(TASK INPUT)

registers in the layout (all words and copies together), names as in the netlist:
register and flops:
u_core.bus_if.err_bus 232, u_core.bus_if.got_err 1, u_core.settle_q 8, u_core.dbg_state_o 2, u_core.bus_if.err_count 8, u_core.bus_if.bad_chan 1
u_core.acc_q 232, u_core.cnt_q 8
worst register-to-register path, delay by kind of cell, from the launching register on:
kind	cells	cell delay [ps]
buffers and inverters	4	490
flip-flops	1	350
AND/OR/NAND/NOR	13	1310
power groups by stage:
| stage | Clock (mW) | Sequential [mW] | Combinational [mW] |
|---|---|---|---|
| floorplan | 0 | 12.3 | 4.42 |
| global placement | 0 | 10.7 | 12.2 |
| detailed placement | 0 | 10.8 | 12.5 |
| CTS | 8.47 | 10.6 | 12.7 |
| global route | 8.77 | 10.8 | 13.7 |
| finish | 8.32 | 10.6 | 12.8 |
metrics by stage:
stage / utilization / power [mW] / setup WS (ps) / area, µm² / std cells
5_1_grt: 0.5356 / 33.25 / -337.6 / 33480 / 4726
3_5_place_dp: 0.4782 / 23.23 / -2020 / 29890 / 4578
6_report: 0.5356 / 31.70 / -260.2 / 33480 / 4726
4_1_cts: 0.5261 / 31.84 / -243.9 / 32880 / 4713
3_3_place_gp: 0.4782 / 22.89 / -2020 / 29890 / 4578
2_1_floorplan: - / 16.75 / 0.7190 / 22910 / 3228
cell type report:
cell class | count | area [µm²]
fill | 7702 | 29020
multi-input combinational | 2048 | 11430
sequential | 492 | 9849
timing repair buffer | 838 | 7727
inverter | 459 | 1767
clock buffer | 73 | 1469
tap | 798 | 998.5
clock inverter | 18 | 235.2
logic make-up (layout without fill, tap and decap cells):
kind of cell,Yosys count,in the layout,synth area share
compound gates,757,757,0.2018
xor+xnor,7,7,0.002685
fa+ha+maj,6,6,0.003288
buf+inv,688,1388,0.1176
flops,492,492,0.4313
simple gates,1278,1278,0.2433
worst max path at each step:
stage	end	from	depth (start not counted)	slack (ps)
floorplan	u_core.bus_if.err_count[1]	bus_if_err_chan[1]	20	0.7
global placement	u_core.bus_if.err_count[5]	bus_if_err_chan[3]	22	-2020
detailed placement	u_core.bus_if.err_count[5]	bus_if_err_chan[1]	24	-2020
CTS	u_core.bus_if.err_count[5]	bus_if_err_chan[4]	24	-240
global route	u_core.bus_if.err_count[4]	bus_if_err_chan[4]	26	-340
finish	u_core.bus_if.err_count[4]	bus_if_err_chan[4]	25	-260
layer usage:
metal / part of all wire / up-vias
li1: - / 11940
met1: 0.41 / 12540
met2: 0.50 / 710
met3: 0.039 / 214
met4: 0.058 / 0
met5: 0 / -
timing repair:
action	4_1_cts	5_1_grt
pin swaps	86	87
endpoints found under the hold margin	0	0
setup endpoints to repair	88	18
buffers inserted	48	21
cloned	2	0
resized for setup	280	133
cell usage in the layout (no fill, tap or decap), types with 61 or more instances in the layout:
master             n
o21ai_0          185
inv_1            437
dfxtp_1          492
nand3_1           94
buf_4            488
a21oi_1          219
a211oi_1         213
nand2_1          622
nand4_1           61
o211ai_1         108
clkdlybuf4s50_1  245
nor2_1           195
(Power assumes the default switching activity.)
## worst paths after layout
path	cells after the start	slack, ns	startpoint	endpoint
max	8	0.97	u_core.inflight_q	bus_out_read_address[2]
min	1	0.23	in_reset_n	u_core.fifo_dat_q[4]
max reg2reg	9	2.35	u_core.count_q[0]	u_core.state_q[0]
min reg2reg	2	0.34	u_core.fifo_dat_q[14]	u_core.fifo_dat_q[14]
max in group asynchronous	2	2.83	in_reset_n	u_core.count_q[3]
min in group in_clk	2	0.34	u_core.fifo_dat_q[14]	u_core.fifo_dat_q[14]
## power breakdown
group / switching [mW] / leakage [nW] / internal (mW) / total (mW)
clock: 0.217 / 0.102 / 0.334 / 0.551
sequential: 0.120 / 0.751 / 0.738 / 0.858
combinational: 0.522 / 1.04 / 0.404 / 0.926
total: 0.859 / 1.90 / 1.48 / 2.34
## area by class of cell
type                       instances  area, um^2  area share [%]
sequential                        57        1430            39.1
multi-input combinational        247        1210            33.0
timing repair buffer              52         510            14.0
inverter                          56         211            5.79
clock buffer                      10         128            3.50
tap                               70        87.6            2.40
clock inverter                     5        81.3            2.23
===== src/rtl/rng_health_monitor.sv =====
// Online health gate for a raw RNG sample stream: repetition-count and adaptive-proportion
// tests on whole samples. Only samples taken while healthy are forwarded; failures latch until clear_i.
module rng_health_monitor #(
  parameter int N         = 32,
  parameter int RctCutoff = 4,
  parameter int AptWindow = 512,
  parameter int AptCutoff = 13,
  parameter int Startup   = 1024
) (
  input  logic         clk_i,
  input  logic         rstn_i,
  input  logic         valid_i,
  input  logic [N-1:0] data_i,
  input  logic         clear_i,
  output logic         valid_o,
  output logic [N-1:0] data_o,
  output logic         healthy_o,
  output logic         rct_fail_o,
  output logic         apt_fail_o
);
  localparam int RW = $clog2(RctCutoff + 1);
  localparam int AW = $clog2(AptCutoff + 1);
  localparam int IW = $clog2(AptWindow);
  localparam int SW = $clog2(Startup + 1);

  typedef enum logic [1:0] {ST_STARTUP, ST_RUN, ST_FAILED} state_e;
  state_e state_q, state_d;

  logic [N-1:0]  last_r, ref_r;
  logic [RW-1:0] rct_cnt, rct_nxt;
  logic [AW-1:0] apt_cnt, apt_nxt;
  logic [IW-1:0] apt_idx;
  logic [SW-1:0] su_cnt;
  logic          accept, rct_hit, apt_hit, fail_now, su_done, fwd;

  // clear_i wins over a same-cycle sample; FAILED freezes every counter
  assign accept   = valid_i & ~clear_i & (state_q != ST_FAILED);
  assign su_done  = (su_cnt == SW'(Startup - 1));

  always_comb begin
    rct_nxt = RW'(1);
    if (rct_cnt != '0 && data_i == last_r)
      rct_nxt = (rct_cnt == RW'(RctCutoff)) ? rct_cnt : rct_cnt + RW'(1);
    apt_nxt = apt_cnt;
    if (apt_idx == '0)
      apt_nxt = AW'(1);
    else if (data_i == ref_r && apt_cnt != AW'(AptCutoff))
      apt_nxt = apt_cnt + AW'(1);
  end

  assign rct_hit  = accept && (rct_nxt == RW'(RctCutoff));
  assign apt_hit  = accept && (apt_nxt == AW'(AptCutoff));
  assign fail_now = rct_hit | apt_hit;
  assign fwd      = accept & ~fail_now & (state_q == ST_RUN);

  always_comb begin
    state_d = state_q;
    if (clear_i)
      state_d = ST_STARTUP;
    else if (accept) begin
      if (fail_now)
        state_d = ST_FAILED;
      else if (state_q == ST_STARTUP && su_done)
        state_d = ST_RUN;
    end
  end

  always_ff @(posedge clk_i or negedge rstn_i) begin
    if (!rstn_i) begin
      state_q <= ST_STARTUP;
      last_r  <= '0;
      ref_r   <= '0;
      rct_cnt <= '0;
      apt_cnt <= '0;
      apt_idx <= '0;
      su_cnt  <= '0;
    end else begin
      state_q <= state_d;
      if (clear_i) begin
        rct_cnt <= '0;
        apt_cnt <= '0;
        apt_idx <= '0;
        su_cnt  <= '0;
      end else if (accept) begin
        rct_cnt <= rct_nxt;
        last_r  <= data_i;
        apt_cnt <= apt_nxt;
        if (apt_idx == '0) ref_r <= data_i;
        apt_idx <= (apt_idx == IW'(AptWindow - 1)) ? '0 : apt_idx + IW'(1);
        if (state_q == ST_STARTUP) su_cnt <= su_cnt + SW'(1);
      end
    end
  end

  always_ff @(posedge clk_i or negedge rstn_i) begin
    if (!rstn_i) begin
      valid_o    <= 1'b0;
      data_o     <= '0;
      healthy_o  <= 1'b0;
      rct_fail_o <= 1'b0;
      apt_fail_o <= 1'b0;
    end else begin
      valid_o   <= fwd;
      if (fwd) data_o <= data_i;
      healthy_o <= (state_d == ST_RUN);
      if (clear_i) begin
        rct_fail_o <= 1'b0;
        apt_fail_o <= 1'b0;
      end else begin
        if (rct_hit) rct_fail_o <= 1'b1;
        if (apt_hit) apt_fail_o <= 1'b1;
      end
    end
  end
endmodule
$ cat src/rtl/tt_count_sched_pkg.sv
// tt_count_sched_pkg
//   Shared definitions for the tt_count_sched block: FSM state type,
//   default parameter values and a helper for index widths.
package tt_count_sched_pkg;

    localparam int unsigned NREQ_DEFAULT = 4;
    localparam int unsigned CW_DEFAULT   = 4;

    typedef enum logic [1:0] {
        S_IDLE = 2'd0,
        S_RUN  = 2'd1,
        S_DONE = 2'd2
    } state_t;

    // Width of an index into n requesters (at least 1 bit).
    function automatic int unsigned ptr_width(input int unsigned n);
        return (n > 1) ? $clog2(n) : 1;
    endfunction

endpackage

$ cat src/rtl/tt_count_sched_rr_pick.sv
// rr_pick
//   Combinational round-robin picker. Scans req starting at index ptr,
//   wrapping modulo NREQ, and reports the first set requester.
// Ports
//   req         in   NREQ  request vector
//   ptr         in   PW    index to start scanning from
//   win_onehot  out  NREQ  one-hot winner (0 when no request)
//   win_idx     out  PW    winner index (0 when no request)
//   any         out  1     at least one request is set
module rr_pick
    import tt_count_sched_pkg::*;
#(
    parameter int unsigned NREQ = NREQ_DEFAULT,
    parameter int unsigned PW   = ptr_width(NREQ)
) (
    input  logic [NREQ-1:0] req,
    input  logic [PW-1:0]   ptr,
    output logic [NREQ-1:0] win_onehot,
    output logic [PW-1:0]   win_idx,
    output logic            any
);

    always_comb begin
        logic [PW-1:0] cand;
        cand       = '0;
        win_onehot = '0;
        win_idx    = '0;
        any        = |req;
        // Scan from the farthest offset back to ptr so the closest set
        // request (in round-robin order) is the last one to overwrite.
        for (int unsigned j = NREQ; j > 0; j--) begin
            cand = PW'((32'(ptr) + j - 1) % NREQ);
            if (req[cand]) begin
                win_onehot       = '0;
                win_onehot[cand] = 1'b1;
                win_idx          = cand;
            end
        end
    end

endmodule

$ cat src/rtl/tt_count_sched.sv
// tt_count_sched
//   Round-robin scheduler sharing one down-counter between NREQ requesters.
//   A granted requester gets len+1 cycles (count_out len..0) unless it drops
//   its request early; every grant ends with a 1-cycle done pulse, with
//   aborted marking a withdrawal.
// Ports
//   clk        in   1        clock, posedge
//   rst_n      in   1        synchronous reset, active-low
//   req        in   NREQ     per-requester level request
//   len_in     in   NREQ*CW  packed lengths, requester i at [i*CW +: CW]
//   gnt        out  NREQ     one-hot grant, registered
//   busy       out  1        high while in RUN
//   done       out  1        1-cycle pulse at the end of each grant
//   aborted    out  1        qualifies done: grant ended by withdrawal
//   count_out  out  CW       current counter value
module tt_count_sched
    import tt_count_sched_pkg::*;
#(
    parameter int unsigned NREQ = NREQ_DEFAULT,
    parameter int unsigned CW   = CW_DEFAULT
) (
    input  logic             clk,
    input  logic             rst_n,
    input  logic [NREQ-1:0]  req,
    input  logic [NREQ*CW-1:0] len_in,
    output logic [NREQ-1:0]  gnt,
    output logic             busy,
    output logic             done,
    output logic             aborted,
    output logic [CW-1:0]    count_out
);

    localparam int unsigned   PW       = ptr_width(NREQ);
    localparam logic [PW-1:0] LAST_IDX = PW'(NREQ - 1);

    state_t          state_q, state_d;
    logic [NREQ-1:0] gnt_q, gnt_d;
    logic [CW-1:0]   count_q, count_d;
    logic [PW-1:0]   ptr_q, ptr_d;
    logic [PW-1:0]   widx_q, widx_d;
    logic            done_q, done_d;
    logic            abort_q, abort_d;

    logic [NREQ-1:0] win_onehot;
    logic [PW-1:0]   win_idx;
    logic            win_any;
    logic [PW-1:0]   ptr_after_win;
    logic [CW-1:0]   len_arr [NREQ];

    always_comb begin
        for (int unsigned i = 0; i < NREQ; i++) begin
            len_arr[i] = len_in[i*CW +: CW];
        end
    end

    rr_pick #(
        .NREQ (NREQ),
        .PW   (PW)
    ) u_pick (
        .req        (req),
        .ptr        (ptr_q),
        .win_onehot (win_onehot),
        .win_idx    (win_idx),
        .any        (win_any)
    );

    assign ptr_after_win = (widx_q == LAST_IDX) ? '0 : widx_q + 1'b1;

    always_ff @(posedge clk) begin
        if (!rst_n) begin
            state_q <= S_IDLE;
            gnt_q   <= '0;
            count_q <= '0;
            ptr_q   <= '0;
            widx_q  <= '0;
            done_q  <= 1'b0;
            abort_q <= 1'b0;
        end else begin
            state_q <= state_d;
            gnt_q   <= gnt_d;
            count_q <= count_d;
            ptr_q   <= ptr_d;
            widx_q  <= widx_d;
            done_q  <= done_d;
            abort_q <= abort_d;
        end
    end

    // Outputs are registered: the next-cycle values are computed here so
    // that done/aborted are visible during the DONE state itself.
    always_comb begin
        state_d = state_q;
        gnt_d   = gnt_q;
        count_d = count_q;
        ptr_d   = ptr_q;
        widx_d  = widx_q;
        done_d  = 1'b0;
        abort_d = 1'b0;

        unique case (state_q)
            S_IDLE: begin
                gnt_d   = '0;
                count_d = '0;
                if (win_any) begin
                    state_d = S_RUN;
                    gnt_d   = win_onehot;
                    count_d = len_arr[win_idx];
                    widx_d  = win_idx;
                end
            end
            S_RUN: begin
                // Withdrawal wins over reaching zero; the count is frozen
                // on the ending cycle and shown during DONE.
                if (!req[widx_q] || count_q == '0) begin
                    state_d = S_DONE;
                    gnt_d   = '0;
                    done_d  = 1'b1;
                    abort_d = !req[widx_q];
                    ptr_d   = ptr_after_win;
                end else begin
                    count_d = count_q - 1'b1;
                end
            end
            S_DONE: begin
                state_d = S_IDLE;
                gnt_d   = '0;
                count_d = '0;
            end
            default: begin
                state_d = S_IDLE;
                gnt_d   = '0;
                count_d = '0;
            end
        endcase
    end

    assign gnt       = gnt_q;
    assign busy      = (state_q == S_RUN);
    assign done      = done_q;
    assign aborted   = abort_q;
    assign count_out = count_q;

endmodule

$ cat config.mk
export PLATFORM = sky130hd
export DESIGN_NAME = tt_count_sched
export DESIGN_NICKNAME = d
export VERILOG_FILES = /design/src/rtl/tt_count_sched_pkg.sv /design/src/rtl/tt_count_sched_rr_pick.sv /design/src/rtl/tt_count_sched.sv
export SDC_FILE = /design/constraint.sdc
export NUM_CORES = 1
export LEC_CHECK = 0
export CORE_ASPECT_RATIO = 1.5
export CORE_MARGIN = 8
export CORE_UTILIZATION = 45
export DETAILED_ROUTE_END_ITERATION = 8
export GPL_TIMING_DRIVEN = 1
export PLACE_DENSITY_LB_ADDON = 0.25
export SLEW_MARGIN = 20
export SYNTH_ARGS = -nofsm -noshare
export SYNTH_HDL_FRONTEND = slang
export SYNTH_SLANG_ARGS = --single-unit
$ cat constraint.sdc
create_clock -name clk -period 2.55 [get_ports clk]
set_input_delay 0.3825 -clock clk [delete_from_list [all_inputs] [get_ports clk]]
set_output_delay 0.3825 -clock clk [all_outputs]
set_load 0.005 [all_outputs]
--- src/rtl/mem_port_arbiter.sv ---
// mem_port_arbiter
// Shares the single-port instruction/data memory of the multi-cycle CPU
// between the CPU (default owner) and a DMA/debug burst master.
//   - CPU_OWN : memory port follows the CPU nets, zero added latency.
//   - DMA_OWN : one burst beat per cycle, CPU stalled if it requests.
// DMA waits at most MAX_WAIT cycles on a busy CPU before a forced grant,
// and a burst never exceeds BURST_MAX beats, so both sides are bounded.
// Optional build macro ARB_PERF_CNT_EN adds o_stall_cnt / o_forced_cnt.
module mem_port_arbiter #(
  parameter int ADDR_W    = 32,
  parameter int DATA_W    = 32,
  parameter int MAX_WAIT  = 4,
  parameter int BURST_MAX = 8
) (
  input  logic              i_clk,
  input  logic              i_rst_n,
  // CPU side
  input  logic [ADDR_W-1:0] i_cpu_addr,
  input  logic [DATA_W-1:0] i_cpu_wdata,
  input  logic              i_cpu_rd,
  input  logic              i_cpu_wr,
  output logic [DATA_W-1:0] o_cpu_rdata,
  output logic              o_cpu_stall,
  // DMA / debug burst master
  input  logic              i_dma_req,
  input  logic              i_dma_we,
  input  logic [ADDR_W-1:0] i_dma_addr,
  input  logic [3:0]        i_dma_len,
  input  logic [DATA_W-1:0] i_dma_wdata,
  output logic              o_dma_gnt,
  output logic              o_dma_rvalid,
  output logic [DATA_W-1:0] o_dma_rdata,
  output logic              o_dma_done,
  // memory port
  output logic [ADDR_W-1:0] o_mem_addr,
  output logic [DATA_W-1:0] o_mem_wdata,
  output logic              o_mem_rd,
  output logic              o_mem_wr,
  input  logic [DATA_W-1:0] i_mem_rdata
`ifdef ARB_PERF_CNT_EN
  ,
  output logic [15:0]       o_stall_cnt,
  output logic [7:0]        o_forced_cnt
`endif
);

  // Ownership encoding; one bit is enough for the two owners.
  localparam logic [0:0] ST_CPU_OWN = 1'b0;
  localparam logic [0:0] ST_DMA_OWN = 1'b1;

  localparam logic [3:0] C_MAX_WAIT  = 4'(MAX_WAIT);
  localparam logic [3:0] C_BURST_MAX = 4'(BURST_MAX);

  // Registered state
  logic [0:0]        r_state;
  logic [3:0]        r_wait_cnt;
  logic [3:0]        r_beat;
  logic [3:0]        r_len_q;
  logic [ADDR_W-1:0] r_base_q;
  logic              r_we_q;
  logic              r_dma_rvalid;
  logic [DATA_W-1:0] r_dma_rdata;
  logic              r_dma_done;

  // Combinational helpers
  logic              w_cpu_busy;
  logic              w_dma_own;
  logic              w_wait_expired;
  logic              w_grant;
  logic              w_forced;
  logic              w_last_beat;
  logic [3:0]        w_len_clamped;
  logic [ADDR_W-1:0] w_beat_addr;

  assign w_cpu_busy     = i_cpu_rd | i_cpu_wr;
  assign w_dma_own      = (r_state == ST_DMA_OWN);
  assign w_wait_expired = (r_wait_cnt == C_MAX_WAIT);

  // A grant can only be issued from CPU_OWN, so the first cycle after a
  // burst always belongs to the CPU before another grant can take effect.
  assign w_grant  = ~w_dma_own & i_dma_req & (~w_cpu_busy | w_wait_expired);
  // Grant that had to take the port away from a busy CPU.
  assign w_forced = w_grant & w_cpu_busy & w_wait_expired;

  assign w_last_beat = w_dma_own & (r_beat == (r_len_q - 4'd1));

  // Beat address wraps naturally modulo 2^ADDR_W.
  assign w_beat_addr = r_base_q + (ADDR_W'(r_beat) << 2);

  // Clamp the requested burst length into 1..BURST_MAX.
  always_comb begin
    w_len_clamped = i_dma_len;
    if (i_dma_len == 4'd0) begin
      w_len_clamped = 4'd1;
    end else if (i_dma_len > C_BURST_MAX) begin
      w_len_clamped = C_BURST_MAX;
    end
  end

  // Ownership state: grant moves to DMA_OWN, last beat hands back to the CPU.
  always_ff @(posedge i_clk or negedge i_rst_n) begin
    if (!i_rst_n) begin
      r_state <= ST_CPU_OWN;
    end else if (w_grant) begin
      r_state <= ST_DMA_OWN;
    end else if (w_last_beat) begin
      r_state <= ST_CPU_OWN;
    end
  end

  // DMA wait counter: counts contended cycles, saturates, cleared on grant.
  always_ff @(posedge i_clk or negedge i_rst_n) begin
    if (!i_rst_n) begin
      r_wait_cnt <= 4'd0;
    end else if (w_grant) begin
      r_wait_cnt <= 4'd0;
    end else if (~w_dma_own & i_dma_req & w_cpu_busy & ~w_wait_expired) begin
      r_wait_cnt <= r_wait_cnt + 4'd1;
    end
  end

  // Burst descriptor capture at grant, beat counter while the DMA owns the port.
  always_ff @(posedge i_clk or negedge i_rst_n) begin
    if (!i_rst_n) begin
      r_base_q <= '0;
      r_we_q   <= 1'b0;
      r_len_q  <= 4'd0;
      r_beat   <= 4'd0;
    end else if (w_grant) begin
      r_base_q <= i_dma_addr;
      r_we_q   <= i_dma_we;
      r_len_q  <= w_len_clamped;
      r_beat   <= 4'd0;
    end else if (w_dma_own) begin
      r_beat   <= w_last_beat ? 4'd0 : (r_beat + 4'd1);
    end
  end

  // Read beat return: data registered, visible the cycle after the beat.
  always_ff @(posedge i_clk or negedge i_rst_n) begin
    if (!i_rst_n) begin
      r_dma_rvalid <= 1'b0;
      r_dma_rdata  <= '0;
    end else begin
      r_dma_rvalid <= w_dma_own & ~r_we_q;
      if (w_dma_own & ~r_we_q) begin
        r_dma_rdata <= i_mem_rdata;
      end
    end
  end

  // Completion pulse in the cycle after the last beat.
  always_ff @(posedge i_clk or negedge i_rst_n) begin
    if (!i_rst_n) begin
      r_dma_done <= 1'b0;
    end else begin
      r_dma_done <= w_last_beat;
    end
  end

  // Memory port mux, selected only by the registered owner.
  always_comb begin
    o_mem_addr  = i_cpu_addr;
    o_mem_wdata = i_cpu_wdata;
    o_mem_rd    = i_cpu_rd;
    o_mem_wr    = i_cpu_wr;
    if (w_dma_own) begin
      o_mem_addr  = w_beat_addr;
      o_mem_wdata = i_dma_wdata;
      o_mem_rd    = ~r_we_q;
      o_mem_wr    = r_we_q;
    end
  end

  assign o_cpu_rdata  = i_mem_rdata;
  assign o_cpu_stall  = w_dma_own & w_cpu_busy;
  assign o_dma_gnt    = w_dma_own;
  assign o_dma_rvalid = r_dma_rvalid;
  assign o_dma_rdata  = r_dma_rdata;
  assign o_dma_done   = r_dma_done;

`ifdef ARB_PERF_CNT_EN
  logic [15:0] r_stall_cnt;
  logic [7:0]  r_forced_cnt;

  // Stall cycle counter, saturating.
  always_ff @(posedge i_clk or negedge i_rst_n) begin
    if (!i_rst_n) begin
      r_stall_cnt <= 16'd0;
    end else if (o_cpu_stall && (r_stall_cnt != 16'hFFFF)) begin
      r_stall_cnt <= r_stall_cnt + 16'd1;
    end
  end

  // Forced grant counter, saturating.
  always_ff @(posedge i_clk or negedge i_rst_n) begin
    if (!i_rst_n) begin
      r_forced_cnt <= 8'd0;
    end else if (w_forced && (r_forced_cnt != 8'hFF)) begin
      r_forced_cnt <= r_forced_cnt + 8'd1;
    end
  end

  assign o_stall_cnt  = r_stall_cnt;
  assign o_forced_cnt = r_forced_cnt;
`endif

endmodule
==> config.mk <==
export PLATFORM = sky130hd
export DESIGN_NAME = cortex_m0_soc
export DESIGN_NICKNAME = d
export VERILOG_FILES = /design/src/rtl/cm0_soc_pkg.sv /design/src/rtl/cm0_uart_tx.sv /design/src/rtl/cortex_m0_soc.sv
export SDC_FILE = /design/constraint.sdc
export NUM_CORES = 1
export LEC_CHECK = 0
export ABC_AREA = 1
export CAP_MARGIN = 15
export CORE_AREA = 2 2 99 101
export CTS_CLUSTER_DIAMETER = 30
export DETAILED_ROUTE_END_ITERATION = 8
export DIE_AREA = 0 0 101 103
export HOLD_SLACK_MARGIN = 0.1
export SYNTH_ARGS = -nofsm -noshare
export SYNTH_HDL_FRONTEND = slang
export SYNTH_HIERARCHICAL = 1
export SYNTH_SLANG_ARGS = --single-unit
==> constraint.sdc <==
create_clock -name clk -period 3.9 [get_ports clk]
set_input_delay 0.78 -clock clk [delete_from_list [all_inputs] [get_ports clk]]
set_output_delay 0.78 -clock clk [all_outputs]
set_load 0.02 [all_outputs]
==> src/rtl/cm0_soc_pkg.sv <==
// Shared constants for the cortex_m0_soc UART message beacon.
package cm0_soc_pkg;

  localparam int unsigned FRAME_BITS      = 10;
  localparam int unsigned DEFAULT_CLK_DIV = 16;
  localparam int unsigned ROM_DEPTH       = 16;
  localparam int unsigned IDX_W           = 4;
  localparam int unsigned DIV_W           = 16;
  localparam int unsigned BIT_W           = 4;

  // "Hello CortexM0!\n", element 0 = 'H', element 15 = '\n'
  localparam logic [ROM_DEPTH-1:0][7:0] MSG_ROM = {
    8'h0A, 8'h21, 8'h30, 8'h4D, 8'h78, 8'h65, 8'h74, 8'h72,
    8'h6F, 8'h43, 8'h20, 8'h6F, 8'h6C, 8'h6C, 8'h65, 8'h48
  };

endpackage
$ cat config.mk
export PLATFORM = sky130hd
export DESIGN_NAME = truth_table_sweeper
export DESIGN_NICKNAME = d
export VERILOG_FILES = /design/src/rtl/tt_sweep_pkg.sv /design/src/rtl/truth_table_sweeper_settle.sv /design/src/rtl/truth_table_sweeper.sv
export SDC_FILE = /design/constraint.sdc
export NUM_CORES = 1
export LEC_CHECK = 0
export CORE_ASPECT_RATIO = 0.5
export CORE_UTILIZATION = 45
export CTS_CLUSTER_SIZE = 20
export DETAILED_ROUTE_END_ITERATION = 10
export PLACE_DENSITY = 0.73
export SLEW_MARGIN = 20
export SYNTH_ARGS = -nofsm -noshare
export SYNTH_HDL_FRONTEND = slang
export SYNTH_HIERARCHICAL = 1
export SYNTH_SLANG_ARGS = --single-unit
$ cat constraint.sdc
create_clock -name clk -period 1.95 [get_ports clk]
set_input_delay 0.585 -clock clk [delete_from_list [all_inputs] [get_ports clk]]
set_output_delay 0.585 -clock clk [all_outputs]
set_load 0.005 [all_outputs]
$ cat src/rtl/tt_sweep_pkg.sv
// Shared definitions for the truth-table sweeper: FSM encoding, vector
// count/index width and the mismatch-locator helper used by the optional
// compare feature (TT_SWEEP_COMPARE_EN).
package tt_sweep_pkg;

    localparam int unsigned NUM_VECTORS = 16;
    localparam int unsigned IDX_W       = 4;

    typedef enum logic [1:0] {
        ST_IDLE   = 2'd0,
        ST_SETTLE = 2'd1,
        ST_SAMPLE = 2'd2,
        ST_DONE   = 2'd3
    } tt_state_e;

    // Lowest bit position where the two tables differ; 0 when they match.
    function automatic logic [IDX_W-1:0] first_diff(
        input logic [NUM_VECTORS-1:0] a,
        input logic [NUM_VECTORS-1:0] b
    );
        logic found;
        first_diff = '0;
        found      = 1'b0;
        for (int unsigned i = 0; i < NUM_VECTORS; i++) begin
            if (!found && (a[i] != b[i])) begin
                first_diff = IDX_W'(i);
                found      = 1'b1;
            end
        end
    endfunction

endpackage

(End TASK INPUT)

- _EXERCISE REQUIREMENTS_:
When a line in the material above includes the word "switching", copy that line.

- _ANSWER TO THE EXERCISE_:
(Power assumes the default switching activity.)
group / switching [mW] / leakage [nW] / internal (mW) / total (mW)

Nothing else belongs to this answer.